Summary, Analysis, and Original Text by Scene

Act II: Scene 2

With its entry into Titania's festive bower, the play fills with singing and dancing. The fairies sing a lullaby for Titania as they perform their duties of keeping all unpleasantness — spotted snakes, spiders, and beetles — away from their queen. Titania's world abounds with beauty, and her songs are filled with references to the natural world, over which she rules. While her fairies work to keep the insects and smaller beasts away, Oberon invokes larger animals into her bower: leopards or boars or bears. Notice that he, in particular, wants the love potion to make her fall in love with something "vile." This detail seems to suggest an element of maliciousness in Oberon's attempts to lure the Indian boy away, perhaps supporting the idea that he is jealous of the boy's relationship with Titania. In fact, his spiteful behavior toward Titania contrasts with his compassion for Helena and the other humans in the play. While he is a benevolent ruler where humans are concerned, his kindness does not necessarily extend to his own kin.

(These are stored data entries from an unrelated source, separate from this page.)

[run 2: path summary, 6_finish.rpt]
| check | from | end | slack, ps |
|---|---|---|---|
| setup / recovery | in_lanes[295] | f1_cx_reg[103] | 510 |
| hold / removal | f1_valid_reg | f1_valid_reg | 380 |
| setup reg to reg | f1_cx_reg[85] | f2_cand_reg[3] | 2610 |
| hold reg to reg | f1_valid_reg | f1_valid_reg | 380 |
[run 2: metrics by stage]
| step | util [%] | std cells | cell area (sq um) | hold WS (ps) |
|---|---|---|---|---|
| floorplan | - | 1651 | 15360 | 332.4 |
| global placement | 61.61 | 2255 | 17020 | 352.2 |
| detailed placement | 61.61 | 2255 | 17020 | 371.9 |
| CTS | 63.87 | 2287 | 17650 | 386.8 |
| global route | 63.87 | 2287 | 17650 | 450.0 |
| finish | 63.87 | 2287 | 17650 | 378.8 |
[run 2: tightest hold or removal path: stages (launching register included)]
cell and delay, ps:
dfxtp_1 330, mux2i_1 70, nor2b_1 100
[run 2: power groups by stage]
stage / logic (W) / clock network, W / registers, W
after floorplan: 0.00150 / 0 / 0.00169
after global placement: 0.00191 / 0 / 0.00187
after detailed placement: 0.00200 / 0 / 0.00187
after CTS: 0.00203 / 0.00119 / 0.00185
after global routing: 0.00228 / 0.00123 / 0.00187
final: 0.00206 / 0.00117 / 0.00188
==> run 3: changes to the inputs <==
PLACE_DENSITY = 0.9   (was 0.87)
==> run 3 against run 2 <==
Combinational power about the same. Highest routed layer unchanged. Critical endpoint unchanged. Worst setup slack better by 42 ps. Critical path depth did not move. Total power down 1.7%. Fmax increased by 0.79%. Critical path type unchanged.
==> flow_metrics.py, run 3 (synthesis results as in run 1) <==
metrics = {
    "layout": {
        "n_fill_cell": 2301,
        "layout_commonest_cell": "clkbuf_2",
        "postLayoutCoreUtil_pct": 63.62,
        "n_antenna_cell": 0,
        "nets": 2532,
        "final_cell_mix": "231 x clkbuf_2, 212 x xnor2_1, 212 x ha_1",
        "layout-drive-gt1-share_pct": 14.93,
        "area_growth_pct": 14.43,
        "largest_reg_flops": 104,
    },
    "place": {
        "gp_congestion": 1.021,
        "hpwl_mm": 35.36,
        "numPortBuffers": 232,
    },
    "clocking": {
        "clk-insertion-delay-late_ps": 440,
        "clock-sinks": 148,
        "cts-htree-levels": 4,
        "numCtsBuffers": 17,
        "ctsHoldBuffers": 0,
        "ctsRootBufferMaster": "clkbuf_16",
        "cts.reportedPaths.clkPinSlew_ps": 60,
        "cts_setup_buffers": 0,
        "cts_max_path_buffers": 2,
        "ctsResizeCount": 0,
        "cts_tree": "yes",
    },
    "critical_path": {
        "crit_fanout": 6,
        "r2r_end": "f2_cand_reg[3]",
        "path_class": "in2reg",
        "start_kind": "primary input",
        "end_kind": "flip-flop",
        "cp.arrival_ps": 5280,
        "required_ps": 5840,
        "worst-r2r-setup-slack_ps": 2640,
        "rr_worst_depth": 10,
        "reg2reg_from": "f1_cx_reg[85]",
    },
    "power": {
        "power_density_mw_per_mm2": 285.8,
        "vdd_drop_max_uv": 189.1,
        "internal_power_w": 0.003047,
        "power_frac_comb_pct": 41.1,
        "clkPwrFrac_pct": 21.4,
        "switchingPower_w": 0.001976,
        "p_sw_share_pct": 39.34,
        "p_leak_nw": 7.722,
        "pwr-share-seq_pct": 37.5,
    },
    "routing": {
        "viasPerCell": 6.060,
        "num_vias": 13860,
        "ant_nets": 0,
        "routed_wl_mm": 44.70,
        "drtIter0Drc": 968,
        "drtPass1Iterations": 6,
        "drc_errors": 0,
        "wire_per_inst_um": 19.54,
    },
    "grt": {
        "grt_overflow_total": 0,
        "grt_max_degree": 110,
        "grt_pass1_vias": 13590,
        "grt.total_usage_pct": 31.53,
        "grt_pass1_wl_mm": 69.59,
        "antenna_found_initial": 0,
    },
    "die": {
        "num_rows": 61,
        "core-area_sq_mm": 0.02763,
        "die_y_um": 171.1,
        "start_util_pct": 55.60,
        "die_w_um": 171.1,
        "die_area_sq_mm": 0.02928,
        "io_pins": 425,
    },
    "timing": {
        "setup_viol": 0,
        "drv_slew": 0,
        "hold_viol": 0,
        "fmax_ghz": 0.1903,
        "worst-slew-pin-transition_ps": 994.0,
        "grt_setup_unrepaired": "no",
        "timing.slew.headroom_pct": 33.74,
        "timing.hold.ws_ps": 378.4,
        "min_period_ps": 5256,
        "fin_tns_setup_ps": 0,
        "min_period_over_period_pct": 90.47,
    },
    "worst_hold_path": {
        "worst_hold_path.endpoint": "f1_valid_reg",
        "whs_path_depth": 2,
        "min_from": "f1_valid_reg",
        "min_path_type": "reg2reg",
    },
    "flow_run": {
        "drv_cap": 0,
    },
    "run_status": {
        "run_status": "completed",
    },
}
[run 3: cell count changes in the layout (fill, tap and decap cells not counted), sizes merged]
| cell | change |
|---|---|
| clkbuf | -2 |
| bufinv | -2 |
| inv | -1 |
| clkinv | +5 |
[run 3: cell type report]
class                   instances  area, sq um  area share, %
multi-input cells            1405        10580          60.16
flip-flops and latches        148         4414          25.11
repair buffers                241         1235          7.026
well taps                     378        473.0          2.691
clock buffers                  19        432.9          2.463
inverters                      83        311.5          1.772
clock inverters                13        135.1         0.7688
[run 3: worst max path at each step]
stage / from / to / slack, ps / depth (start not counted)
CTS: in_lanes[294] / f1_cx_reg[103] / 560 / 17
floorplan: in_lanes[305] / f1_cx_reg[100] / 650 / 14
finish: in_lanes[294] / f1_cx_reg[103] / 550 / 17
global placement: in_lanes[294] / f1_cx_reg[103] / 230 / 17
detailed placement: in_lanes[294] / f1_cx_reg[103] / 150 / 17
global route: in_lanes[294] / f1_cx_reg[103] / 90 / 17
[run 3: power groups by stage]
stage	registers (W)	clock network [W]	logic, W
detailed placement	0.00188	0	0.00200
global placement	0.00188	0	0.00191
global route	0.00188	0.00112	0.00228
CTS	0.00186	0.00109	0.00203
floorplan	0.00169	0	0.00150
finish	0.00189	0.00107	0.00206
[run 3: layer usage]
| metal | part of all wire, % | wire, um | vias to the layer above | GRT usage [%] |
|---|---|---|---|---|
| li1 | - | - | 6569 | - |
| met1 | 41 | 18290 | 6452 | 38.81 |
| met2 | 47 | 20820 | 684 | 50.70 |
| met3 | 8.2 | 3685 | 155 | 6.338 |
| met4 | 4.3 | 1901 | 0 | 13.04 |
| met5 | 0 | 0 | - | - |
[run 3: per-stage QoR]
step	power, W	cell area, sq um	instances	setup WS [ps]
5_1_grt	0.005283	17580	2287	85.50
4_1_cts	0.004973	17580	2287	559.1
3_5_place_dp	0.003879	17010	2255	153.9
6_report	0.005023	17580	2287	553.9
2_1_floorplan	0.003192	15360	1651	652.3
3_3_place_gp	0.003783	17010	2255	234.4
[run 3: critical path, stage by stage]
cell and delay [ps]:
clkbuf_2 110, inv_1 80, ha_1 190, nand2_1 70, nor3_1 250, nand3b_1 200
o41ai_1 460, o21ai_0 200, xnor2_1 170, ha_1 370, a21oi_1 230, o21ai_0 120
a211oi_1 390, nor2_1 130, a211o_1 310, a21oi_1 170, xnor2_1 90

The worlds of the humans and fairies become further linked in this scene, as Puck applies the love potion to Lysander's eyes: The humans are now full participants in the fairies' magical world. Many performances of the play emphasize not only its obsession with love, but its focus on sexuality. Remember that in Act I, Scene 1, Theseus suggested that chastity was a fate almost worse than death, and Act II, Scene 1 listed all of Oberon and Titania's infidelities. Now Lysander and Hermia are spending the night together in the woods as they flee Athens. For them, the question is how close together they can modestly sleep.